I’m learning about Copyscape (external link) and I am confused. I have many questions, but are they the right ones?

Copyscape is a web service that detects plagiarism on the net. It also reports on whether submitted content is unique. First things first.

Let’s say you have a web page that’s been on-line for a while. You want to know if people are copying its content. You enter your URL into Copyscape’s interface and it will return, if you are unlucky, a list of pages that are plagiarizing your writing.

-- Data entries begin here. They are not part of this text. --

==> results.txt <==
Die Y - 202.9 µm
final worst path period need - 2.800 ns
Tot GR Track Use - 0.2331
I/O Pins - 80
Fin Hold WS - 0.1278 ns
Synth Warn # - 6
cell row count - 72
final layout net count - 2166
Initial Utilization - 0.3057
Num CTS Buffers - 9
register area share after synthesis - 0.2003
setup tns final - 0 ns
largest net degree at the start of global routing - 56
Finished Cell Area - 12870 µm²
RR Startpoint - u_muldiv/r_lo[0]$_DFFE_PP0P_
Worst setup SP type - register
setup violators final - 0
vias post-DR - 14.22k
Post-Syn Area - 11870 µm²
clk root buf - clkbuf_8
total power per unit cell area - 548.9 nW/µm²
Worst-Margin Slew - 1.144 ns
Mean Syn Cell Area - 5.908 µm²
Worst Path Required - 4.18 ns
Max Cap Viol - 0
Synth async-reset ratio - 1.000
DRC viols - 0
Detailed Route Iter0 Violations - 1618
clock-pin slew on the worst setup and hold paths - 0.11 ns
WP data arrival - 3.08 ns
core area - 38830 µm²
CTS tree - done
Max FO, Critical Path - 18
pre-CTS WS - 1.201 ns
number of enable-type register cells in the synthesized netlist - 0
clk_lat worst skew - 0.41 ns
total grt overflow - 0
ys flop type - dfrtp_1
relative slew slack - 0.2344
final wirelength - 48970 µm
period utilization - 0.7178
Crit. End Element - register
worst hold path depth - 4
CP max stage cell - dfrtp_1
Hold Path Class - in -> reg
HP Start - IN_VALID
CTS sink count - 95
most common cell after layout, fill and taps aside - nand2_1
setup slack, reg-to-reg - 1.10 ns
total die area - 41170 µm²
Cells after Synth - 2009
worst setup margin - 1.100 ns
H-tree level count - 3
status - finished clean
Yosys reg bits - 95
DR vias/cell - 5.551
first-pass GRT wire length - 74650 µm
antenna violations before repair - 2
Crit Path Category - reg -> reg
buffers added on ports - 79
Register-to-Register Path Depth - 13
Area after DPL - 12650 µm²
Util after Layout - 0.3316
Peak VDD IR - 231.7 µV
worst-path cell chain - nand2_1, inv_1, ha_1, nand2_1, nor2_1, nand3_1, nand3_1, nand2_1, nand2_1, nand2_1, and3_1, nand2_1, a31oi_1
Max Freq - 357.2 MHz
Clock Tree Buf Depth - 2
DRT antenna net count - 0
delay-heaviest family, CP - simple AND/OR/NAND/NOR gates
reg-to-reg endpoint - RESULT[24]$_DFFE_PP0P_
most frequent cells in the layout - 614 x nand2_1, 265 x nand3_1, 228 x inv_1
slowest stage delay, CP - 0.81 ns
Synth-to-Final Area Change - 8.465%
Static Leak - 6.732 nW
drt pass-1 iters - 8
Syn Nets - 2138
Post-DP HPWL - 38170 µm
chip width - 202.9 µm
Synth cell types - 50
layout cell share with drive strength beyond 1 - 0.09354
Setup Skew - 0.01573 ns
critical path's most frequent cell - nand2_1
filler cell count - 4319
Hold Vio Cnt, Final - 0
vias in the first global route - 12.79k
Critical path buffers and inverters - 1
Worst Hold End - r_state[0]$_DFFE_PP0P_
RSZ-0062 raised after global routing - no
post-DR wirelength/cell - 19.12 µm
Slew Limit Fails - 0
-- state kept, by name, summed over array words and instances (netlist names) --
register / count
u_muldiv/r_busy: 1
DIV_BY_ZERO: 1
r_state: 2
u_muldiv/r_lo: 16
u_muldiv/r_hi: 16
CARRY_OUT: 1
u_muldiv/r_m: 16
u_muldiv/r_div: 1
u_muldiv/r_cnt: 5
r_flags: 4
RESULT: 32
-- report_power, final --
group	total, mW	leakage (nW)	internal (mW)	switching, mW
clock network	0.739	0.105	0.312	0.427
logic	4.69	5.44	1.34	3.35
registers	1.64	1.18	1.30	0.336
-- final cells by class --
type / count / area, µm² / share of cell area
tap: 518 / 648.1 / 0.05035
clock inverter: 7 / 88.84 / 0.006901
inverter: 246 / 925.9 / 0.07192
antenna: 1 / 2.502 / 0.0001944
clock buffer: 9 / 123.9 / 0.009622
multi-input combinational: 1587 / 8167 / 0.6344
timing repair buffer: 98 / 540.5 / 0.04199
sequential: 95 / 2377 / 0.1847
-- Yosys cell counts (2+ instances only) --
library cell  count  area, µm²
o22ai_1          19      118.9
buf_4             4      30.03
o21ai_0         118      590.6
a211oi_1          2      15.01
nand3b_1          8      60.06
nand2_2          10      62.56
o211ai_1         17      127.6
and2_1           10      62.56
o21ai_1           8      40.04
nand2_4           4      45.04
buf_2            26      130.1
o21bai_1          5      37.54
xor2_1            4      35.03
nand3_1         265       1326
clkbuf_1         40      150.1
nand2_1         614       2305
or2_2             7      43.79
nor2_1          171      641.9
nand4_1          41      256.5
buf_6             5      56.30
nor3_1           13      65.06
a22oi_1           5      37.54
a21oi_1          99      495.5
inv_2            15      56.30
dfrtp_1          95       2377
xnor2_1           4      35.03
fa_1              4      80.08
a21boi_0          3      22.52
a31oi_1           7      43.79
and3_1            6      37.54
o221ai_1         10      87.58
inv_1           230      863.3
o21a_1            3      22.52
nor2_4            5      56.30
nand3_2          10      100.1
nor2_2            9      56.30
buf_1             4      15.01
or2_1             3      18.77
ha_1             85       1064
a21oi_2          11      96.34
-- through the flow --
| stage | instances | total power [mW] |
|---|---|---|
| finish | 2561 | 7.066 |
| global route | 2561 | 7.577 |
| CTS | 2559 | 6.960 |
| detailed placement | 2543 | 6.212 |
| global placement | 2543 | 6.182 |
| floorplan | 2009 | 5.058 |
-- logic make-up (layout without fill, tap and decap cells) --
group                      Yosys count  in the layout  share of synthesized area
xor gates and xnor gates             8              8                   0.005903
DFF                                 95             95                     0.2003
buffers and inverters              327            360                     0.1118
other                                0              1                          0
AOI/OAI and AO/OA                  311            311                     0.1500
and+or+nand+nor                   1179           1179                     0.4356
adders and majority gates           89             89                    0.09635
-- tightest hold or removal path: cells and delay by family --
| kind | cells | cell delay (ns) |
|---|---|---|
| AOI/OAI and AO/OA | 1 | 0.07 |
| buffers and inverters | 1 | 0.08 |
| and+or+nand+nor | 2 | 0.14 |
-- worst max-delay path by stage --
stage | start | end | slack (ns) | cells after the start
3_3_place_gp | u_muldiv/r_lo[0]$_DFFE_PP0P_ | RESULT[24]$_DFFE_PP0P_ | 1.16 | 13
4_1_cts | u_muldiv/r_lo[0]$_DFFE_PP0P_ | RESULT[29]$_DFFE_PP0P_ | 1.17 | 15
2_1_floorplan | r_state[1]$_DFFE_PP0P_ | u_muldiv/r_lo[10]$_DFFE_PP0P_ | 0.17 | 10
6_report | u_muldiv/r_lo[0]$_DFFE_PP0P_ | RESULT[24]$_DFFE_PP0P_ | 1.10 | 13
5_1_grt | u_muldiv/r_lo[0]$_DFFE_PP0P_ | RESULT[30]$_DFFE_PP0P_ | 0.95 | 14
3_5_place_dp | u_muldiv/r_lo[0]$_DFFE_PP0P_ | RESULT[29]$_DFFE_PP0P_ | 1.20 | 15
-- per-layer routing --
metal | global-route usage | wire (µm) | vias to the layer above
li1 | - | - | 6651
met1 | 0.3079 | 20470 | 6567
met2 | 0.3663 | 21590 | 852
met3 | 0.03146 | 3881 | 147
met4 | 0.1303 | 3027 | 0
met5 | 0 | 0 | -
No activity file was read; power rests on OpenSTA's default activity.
**config.mk**
```make
export PLATFORM = sky130hd
export DESIGN_NAME = victim_write_buffer
export DESIGN_NICKNAME = d
export VERILOG_FILES = /design/src/rtl/victim_write_buffer.sv
export SDC_FILE = /design/constraint.sdc
export NUM_CORES = 1
export LEC_CHECK = 0
export BUFFER_PORTS_ARGS = -buffer_cell sky130_fd_sc_hd__buf_2
export CORE_ASPECT_RATIO = 1.25
export CORE_MARGIN = 3
export CORE_UTILIZATION = 40
export DETAILED_ROUTE_END_ITERATION = 16
export RECOVER_POWER = 50
export SYNTH_ARGS = -nofsm -noshare
export SYNTH_HDL_FRONTEND = slang
export SYNTH_SLANG_ARGS = --single-unit
```
**constraint.sdc**
```tcl
create_clock -name clk -period 3.5 [get_ports clk]
set_input_delay 0.175 -clock clk [delete_from_list [all_inputs] [get_ports clk]]
set_output_delay 0.175 -clock clk [all_outputs]
set_load 0.1 [all_outputs]
```
**src/rtl/victim_write_buffer.sv**
```systemverilog
// -----------------------------------------------------------------------------
// victim_write_buffer
//
// FIFO write buffer between the cache controller's dirty-eviction path and the
// backing RAM. Evicted lines (one word each) are accepted in a single cycle and
// drained to the RAM in FIFO order by a two-state drain FSM. A combinational
// lookup port lets a refill pick up the newest pending data for an address that
// has not reached the RAM yet.
//
// Optional feature (compile-time macro VWB_COALESCE_EN):
//   When defined, a victim whose address matches a pending entry that is not
//   currently being written to the RAM overwrites that entry's data in place
//   instead of taking a new slot. This is also accepted while the buffer is full.
//
// Ports:
//   clk            clock, all state updates on the rising edge
//   rst            synchronous active-low reset
//   evict_valid    controller presents a dirty victim
//   evict_addr     victim word address
//   evict_data     victim data
//   evict_ready    buffer can accept (transfer on evict_valid && evict_ready)
//   lk_addr        refill lookup address
//   lk_hit         lookup address matches a pending entry (combinational)
//   lk_data        data of the youngest matching entry, 0 on miss
//   mem_write_en   RAM write request
//   mem_address    RAM write address
//   mem_write_data RAM write data
//   mem_ready      RAM accepted the write this cycle
//   wb_empty       no pending entries and drain FSM idle
//   wb_count       number of pending entries
// -----------------------------------------------------------------------------
module victim_write_buffer #(
    parameter int DATA_WIDTH = 32,
    parameter int ADDR_WIDTH = 16,
    parameter int DEPTH      = 4
) (
    input  logic                      clk,
    input  logic                      rst,
    input  logic                      evict_valid,
    input  logic [ADDR_WIDTH-1:0]     evict_addr,
    input  logic [DATA_WIDTH-1:0]     evict_data,
    output logic                      evict_ready,
    input  logic [ADDR_WIDTH-1:0]     lk_addr,
    output logic                      lk_hit,
    output logic [DATA_WIDTH-1:0]     lk_data,
    output logic                      mem_write_en,
    output logic [ADDR_WIDTH-1:0]     mem_address,
    output logic [DATA_WIDTH-1:0]     mem_write_data,
    input  logic                      mem_ready,
    output logic                      wb_empty,
    output logic [$clog2(DEPTH):0]    wb_count
);

    localparam int IDX_W = $clog2(DEPTH);
    localparam int PTR_W = IDX_W + 1;

    typedef enum logic {
        ST_IDLE  = 1'b0,
        ST_WRITE = 1'b1
    } state_t;

    state_t r_state;
    state_t w_state_next;

    // Storage: addresses/data are plain registers because every entry is
    // compared in parallel for lookup and coalescing.
    logic [ADDR_WIDTH-1:0] r_addr [DEPTH];
    logic [DATA_WIDTH-1:0] r_data [DEPTH];
    logic [DEPTH-1:0]      r_valid;

    logic [PTR_W-1:0]      r_wr_ptr;
    logic [PTR_W-1:0]      r_rd_ptr;
    logic [ADDR_WIDTH-1:0] r_mem_addr;
    logic [DATA_WIDTH-1:0] r_mem_data;

    logic [PTR_W-1:0]      w_count;
    logic                  w_full;
    logic [IDX_W-1:0]      w_wr_idx;
    logic [IDX_W-1:0]      w_rd_idx;
    logic                  w_push;
    logic                  w_pop;
    logic                  w_load;
    logic                  w_coal_head;
    logic [DATA_WIDTH-1:0] w_head_data;
    logic [DEPTH-1:0]      w_coal_we;
    logic [DEPTH-1:0]      w_entry_we;
    logic [DEPTH-1:0]      w_push_mask;
    logic [DEPTH-1:0]      w_pop_mask;
    logic [DEPTH-1:0]      w_lk_match;
    logic [IDX_W-1:0]      w_ofs_idx [DEPTH];
    logic                  w_lk_hit;
    logic [DATA_WIDTH-1:0] w_lk_data;

    // The MSB of the pointers separates full from empty.
    assign w_count  = r_wr_ptr - r_rd_ptr;
    assign w_full   = (w_count == PTR_W'(DEPTH));
    assign w_wr_idx = r_wr_ptr[IDX_W-1:0];
    assign w_rd_idx = r_rd_ptr[IDX_W-1:0];

    // Per-entry decode. w_ofs_idx[k] is the slot holding the k-th oldest entry,
    // so scanning k upwards visits entries from oldest to youngest.
    generate
        for (genvar gi = 0; gi < DEPTH; gi++) begin : g_entry
            assign w_ofs_idx[gi]   = w_rd_idx + IDX_W'(gi);
            assign w_lk_match[gi]  = r_valid[gi] && (r_addr[gi] == lk_addr);
            assign w_push_mask[gi] = w_push && (w_wr_idx == IDX_W'(gi));
            assign w_pop_mask[gi]  = w_pop && (w_rd_idx == IDX_W'(gi));
            assign w_entry_we[gi]  = w_push_mask[gi] || w_coal_we[gi];
        end
    endgenerate

    // Lookup: the last match in oldest-to-youngest order wins.
    always_comb begin
        w_lk_hit  = 1'b0;
        w_lk_data = '0;
        for (int k = 0; k < DEPTH; k++) begin
            if (w_lk_match[w_ofs_idx[k]]) begin
                w_lk_hit  = 1'b1;
                w_lk_data = r_data[w_ofs_idx[k]];
            end
        end
    end

    assign lk_hit  = w_lk_hit;
    assign lk_data = w_lk_data;

`ifdef VWB_COALESCE_EN
    // The head entry is frozen while its write is on the bus; any other
    // pending entry (or the head while idle) may absorb a matching victim.
    logic [DEPTH-1:0] w_coal_elig;
    logic             w_coal_hit;

    generate
        for (genvar gi = 0; gi < DEPTH; gi++) begin : g_coal
            assign w_coal_elig[gi] = r_valid[gi] && (r_addr[gi] == evict_addr) &&
                                     !((r_state == ST_WRITE) && (w_rd_idx == IDX_W'(gi)));
        end
    endgenerate

    always_comb begin
        w_coal_we  = '0;
        w_coal_hit = 1'b0;
        for (int k = 0; k < DEPTH; k++) begin
            if (w_coal_elig[w_ofs_idx[k]]) begin
                w_coal_we                 = '0;
                w_coal_we[w_ofs_idx[k]]   = evict_valid;
                w_coal_hit                = 1'b1;
            end
        end
    end

    assign evict_ready = !w_full || w_coal_hit;
`else
    assign w_coal_we   = '0;
    assign evict_ready = !w_full;
`endif

    assign w_push      = evict_valid && evict_ready && (w_coal_we == '0);
    assign w_coal_head = w_coal_we[w_rd_idx];
    // If the idle head is being coalesced on the same edge the FSM loads it,
    // the bus must carry the new data, not the value about to be overwritten.
    assign w_head_data = w_coal_head ? evict_data : r_data[w_rd_idx];

    // Entry payload: no reset needed, validity is tracked by r_valid.
    always_ff @(posedge clk) begin
        for (int i = 0; i < DEPTH; i++) begin
            if (w_entry_we[i]) begin
                r_addr[i] <= evict_addr;
                r_data[i] <= evict_data;
            end
        end
    end

    // Pointers, valid bits and the RAM request registers.
    always_ff @(posedge clk) begin
        if (!rst) begin
            r_wr_ptr   <= '0;
            r_rd_ptr   <= '0;
            r_valid    <= '0;
            r_mem_addr <= '0;
            r_mem_data <= '0;
        end else begin
            if (w_push) begin
                r_wr_ptr <= r_wr_ptr + PTR_W'(1);
            end
            if (w_pop) begin
                r_rd_ptr <= r_rd_ptr + PTR_W'(1);
            end
            r_valid <= (r_valid & ~w_pop_mask) | w_push_mask;
            if (w_load) begin
                r_mem_addr <= r_addr[w_rd_idx];
                r_mem_data <= w_head_data;
            end
        end
    end

    // Drain FSM: state register.
    always_ff @(posedge clk) begin
        if (!rst) begin
            r_state <= ST_IDLE;
        end else begin
            r_state <= w_state_next;
        end
    end

    // Drain FSM: next state. Returning to IDLE after every pop guarantees at
    // least one cycle with mem_write_en low between writes.
    always_comb begin
        w_state_next = r_state;
        case (r_state)
            ST_IDLE:  if (w_count != '0) w_state_next = ST_WRITE;
            ST_WRITE: if (mem_ready)     w_state_next = ST_IDLE;
            default:                     w_state_next = ST_IDLE;
        endcase
    end

    // Drain FSM: outputs.
    always_comb begin
        mem_write_en = 1'b0;
        w_pop        = 1'b0;
        w_load       = 1'b0;
        case (r_state)
            ST_IDLE: begin
                w_load = (w_count != '0);
            end
            ST_WRITE: begin
                mem_write_en = 1'b1;
                w_pop        = mem_ready;
            end
            default: begin
                mem_write_en = 1'b0;
            end
        endcase
    end

    assign mem_address    = r_mem_addr;
    assign mem_write_data = r_mem_data;
    assign wb_empty       = (w_count == '0) && (r_state == ST_IDLE);
    assign wb_count       = w_count;

endmodule

```
## src/rtl/multicycle_ctrl_pkg.sv

```systemverilog
// Shared definitions for the multicycle RV32I controller: state encoding,
// opcodes, ALU control codes, datapath select codes and the immediate-format decode.
package multicycle_ctrl_pkg;

  typedef enum logic [3:0] {
    S_FETCH    = 4'd0,
    S_DECODE   = 4'd1,
    S_MEMADR   = 4'd2,
    S_MEMREAD  = 4'd3,
    S_MEMWB    = 4'd4,
    S_MEMWRITE = 4'd5,
    S_EXECR    = 4'd6,
    S_EXECI    = 4'd7,
    S_ALUWB    = 4'd8,
    S_BEQ      = 4'd9,
    S_JAL      = 4'd10,
    S_HALT     = 4'd11
  } state_t;

  localparam logic [6:0] OP_LOAD  = 7'b0000011;
  localparam logic [6:0] OP_STORE = 7'b0100011;
  localparam logic [6:0] OP_RTYPE = 7'b0110011;
  localparam logic [6:0] OP_ITYPE = 7'b0010011;
  localparam logic [6:0] OP_BEQ   = 7'b1100011;
  localparam logic [6:0] OP_JAL   = 7'b1101111;

  // 3'b100 (eq) belongs to the ALU encoding but is never requested by this controller.
  localparam logic [2:0] ALU_ADD = 3'b000;
  localparam logic [2:0] ALU_SUB = 3'b001;
  localparam logic [2:0] ALU_AND = 3'b010;
  localparam logic [2:0] ALU_OR  = 3'b011;
  localparam logic [2:0] ALU_SLT = 3'b101;

  localparam logic [1:0] ALUOP_ADD   = 2'b00;
  localparam logic [1:0] ALUOP_SUB   = 2'b01;
  localparam logic [1:0] ALUOP_FUNCT = 2'b10;

  localparam logic [1:0] RES_ALUOUT    = 2'b00;
  localparam logic [1:0] RES_DATA      = 2'b01;
  localparam logic [1:0] RES_ALURESULT = 2'b10;

  localparam logic [1:0] SRCA_PC    = 2'b00;
  localparam logic [1:0] SRCA_OLDPC = 2'b01;
  localparam logic [1:0] SRCA_RS1   = 2'b10;

  localparam logic [1:0] SRCB_RS2  = 2'b00;
  localparam logic [1:0] SRCB_IMM  = 2'b01;
  localparam logic [1:0] SRCB_FOUR = 2'b10;

  localparam logic [1:0] IMM_I = 2'b00;
  localparam logic [1:0] IMM_S = 2'b01;
  localparam logic [1:0] IMM_B = 2'b10;
  localparam logic [1:0] IMM_J = 2'b11;

  function automatic logic [1:0] imm_src(input logic [6:0] op);
    logic [1:0] sel;
    case (op)
      OP_STORE: sel = IMM_S;
      OP_BEQ:   sel = IMM_B;
      OP_JAL:   sel = IMM_J;
      default:  sel = IMM_I;
    endcase
    return sel;
  endfunction

endpackage

```

## src/rtl/multicycle_ctrl_alu_decoder.sv

```systemverilog
// ALU decoder: maps the controller's ALUOp plus instruction funct fields onto ALUControl.
module alu_decoder
  import multicycle_ctrl_pkg::*;
(
  input  logic [1:0] alu_op,
  input  logic [2:0] funct3,
  input  logic       funct7b5,
  input  logic       op5,
  output logic [2:0] alu_control
);

  // funct decode; op5 separates R-type sub from I-type addi, which has no sub form
  always_comb begin
    alu_control = ALU_ADD;
    case (alu_op)
      ALUOP_ADD: alu_control = ALU_ADD;
      ALUOP_SUB: alu_control = ALU_SUB;
      ALUOP_FUNCT: begin
        case (funct3)
          3'b000: begin
            if (op5 && funct7b5) alu_control = ALU_SUB;
            else                 alu_control = ALU_ADD;
          end
          3'b010:  alu_control = ALU_SLT;
          3'b110:  alu_control = ALU_OR;
          3'b111:  alu_control = ALU_AND;
          default: alu_control = ALU_ADD;
        endcase
      end
      default: alu_control = ALU_ADD;
    endcase
  end

endmodule

```

## src/rtl/multicycle_ctrl.sv

```systemverilog
// Main control FSM of the multicycle RV32I datapath: sequences fetch/decode/execute/
// memory/writeback and drives the datapath selects and write enables (Moore, from state).
module multicycle_ctrl
  import multicycle_ctrl_pkg::*;
#(
  parameter bit HALT_ON_ILLEGAL = 1'b1
) (
  input  logic       clk,
  input  logic       reset,
  input  logic [6:0] op,
  input  logic [2:0] funct3,
  input  logic       funct7b5,
  input  logic       zero,
  output logic       PCWrite,
  output logic       AdrSrc,
  output logic       MemWrite,
  output logic       IRWrite,
  output logic       RegWrite,
  output logic [1:0] ResultSrc,
  output logic [1:0] ALUSrcA,
  output logic [1:0] ALUSrcB,
  output logic [1:0] ImmSrc,
  output logic [2:0] ALUControl,
  output logic       illegal
);

  state_t     state_r;
  state_t     state_nxt_s;
  logic       pc_update_s;
  logic       branch_s;
  logic       adr_src_s;
  logic       mem_write_s;
  logic       ir_write_s;
  logic       reg_write_s;
  logic       halt_s;
  logic [1:0] result_src_s;
  logic [1:0] src_a_s;
  logic [1:0] src_b_s;
  logic [1:0] alu_op_s;

  // State register
  always_ff @(posedge clk) begin
    if (reset) state_r <= S_FETCH;
    else       state_r <= state_nxt_s;
  end

  // Next-state logic; any encoding outside the defined states recovers to FETCH
  always_comb begin
    state_nxt_s = S_FETCH;
    case (state_r)
      S_FETCH: state_nxt_s = S_DECODE;
      S_DECODE: begin
        case (op)
          OP_LOAD, OP_STORE: state_nxt_s = S_MEMADR;
          OP_RTYPE:          state_nxt_s = S_EXECR;
          OP_ITYPE:          state_nxt_s = S_EXECI;
          OP_BEQ:            state_nxt_s = S_BEQ;
          OP_JAL:            state_nxt_s = S_JAL;
          default: begin
            if (HALT_ON_ILLEGAL) state_nxt_s = S_HALT;
            else                 state_nxt_s = S_FETCH;
          end
        endcase
      end
      S_MEMADR: begin
        if (op[5]) state_nxt_s = S_MEMWRITE;
        else       state_nxt_s = S_MEMREAD;
      end
      S_MEMREAD:  state_nxt_s = S_MEMWB;
      S_MEMWB:    state_nxt_s = S_FETCH;
      S_MEMWRITE: state_nxt_s = S_FETCH;
      S_EXECR:    state_nxt_s = S_ALUWB;
      S_EXECI:    state_nxt_s = S_ALUWB;
      S_ALUWB:    state_nxt_s = S_FETCH;
      S_BEQ:      state_nxt_s = S_FETCH;
      S_JAL:      state_nxt_s = S_ALUWB;
      S_HALT:     state_nxt_s = S_HALT;
      default:    state_nxt_s = S_FETCH;
    endcase
  end

  // Moore output decode from the current state
  always_comb begin
    pc_update_s  = 1'b0;
    branch_s     = 1'b0;
    adr_src_s    = 1'b0;
    mem_write_s  = 1'b0;
    ir_write_s   = 1'b0;
    reg_write_s  = 1'b0;
    halt_s       = 1'b0;
    result_src_s = RES_ALUOUT;
    src_a_s      = SRCA_PC;
    src_b_s      = SRCB_RS2;
    alu_op_s     = ALUOP_ADD;
    case (state_r)
      S_FETCH: begin
        ir_write_s   = 1'b1;
        pc_update_s  = 1'b1;
        src_b_s      = SRCB_FOUR;
        result_src_s = RES_ALURESULT;
      end
      S_DECODE: begin
        src_a_s = SRCA_OLDPC;
        src_b_s = SRCB_IMM;
      end
      S_MEMADR: begin
        src_a_s = SRCA_RS1;
        src_b_s = SRCB_IMM;
      end
      S_MEMREAD: adr_src_s = 1'b1;
      S_MEMWB: begin
        result_src_s = RES_DATA;
        reg_write_s  = 1'b1;
      end
      S_MEMWRITE: begin
        adr_src_s   = 1'b1;
        mem_write_s = 1'b1;
      end
      S_EXECR: begin
        src_a_s  = SRCA_RS1;
        alu_op_s = ALUOP_FUNCT;
      end
      S_EXECI: begin
        src_a_s  = SRCA_RS1;
        src_b_s  = SRCB_IMM;
        alu_op_s = ALUOP_FUNCT;
      end
      S_ALUWB: reg_write_s = 1'b1;
      S_BEQ: begin
        src_a_s  = SRCA_RS1;
        alu_op_s = ALUOP_SUB;
        branch_s = 1'b1;
      end
      S_JAL: begin
        src_a_s     = SRCA_OLDPC;
        src_b_s     = SRCB_FOUR;
        pc_update_s = 1'b1;
      end
      S_HALT:  halt_s = 1'b1;
      default: halt_s = 1'b0;
    endcase
  end

  alu_decoder u_alu_decoder (
    .alu_op      (alu_op_s),
    .funct3      (funct3),
    .funct7b5    (funct7b5),
    .op5         (op[5]),
    .alu_control (ALUControl)
  );

  // Enables are masked by reset so an instruction aborted by reset never writes
  assign PCWrite   = ~reset & (pc_update_s | (branch_s & zero));
  assign IRWrite   = ~reset & ir_write_s;
  assign RegWrite  = ~reset & reg_write_s;
  assign MemWrite  = ~reset & mem_write_s;
  assign illegal   = ~reset & halt_s;
  assign AdrSrc    = adr_src_s;
  assign ResultSrc = result_src_s;
  assign ALUSrcA   = src_a_s;
  assign ALUSrcB   = src_b_s;
  assign ImmSrc    = imm_src(op);

endmodule

```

Copyscape’s Premium service goes further. Submit content into its search field and it will tell you if that writing already exists on web pages and to what degree. It’s a good checker for a teacher to validate the originality of an essay, or a web site builder to check on whether a freelance has provided their own work. Using methods I don’t completely understand, it will return a percentage rating. “Your content is 32% unique.” Or 7%. Or whatever. To demonstrate that rating, Copyscape will show you the pages where copied work appears and it will highlight the exact words and phrases it has problems with. What’s my problem? Let me give you a typical example, and, again, I am only slowly understanding this technology.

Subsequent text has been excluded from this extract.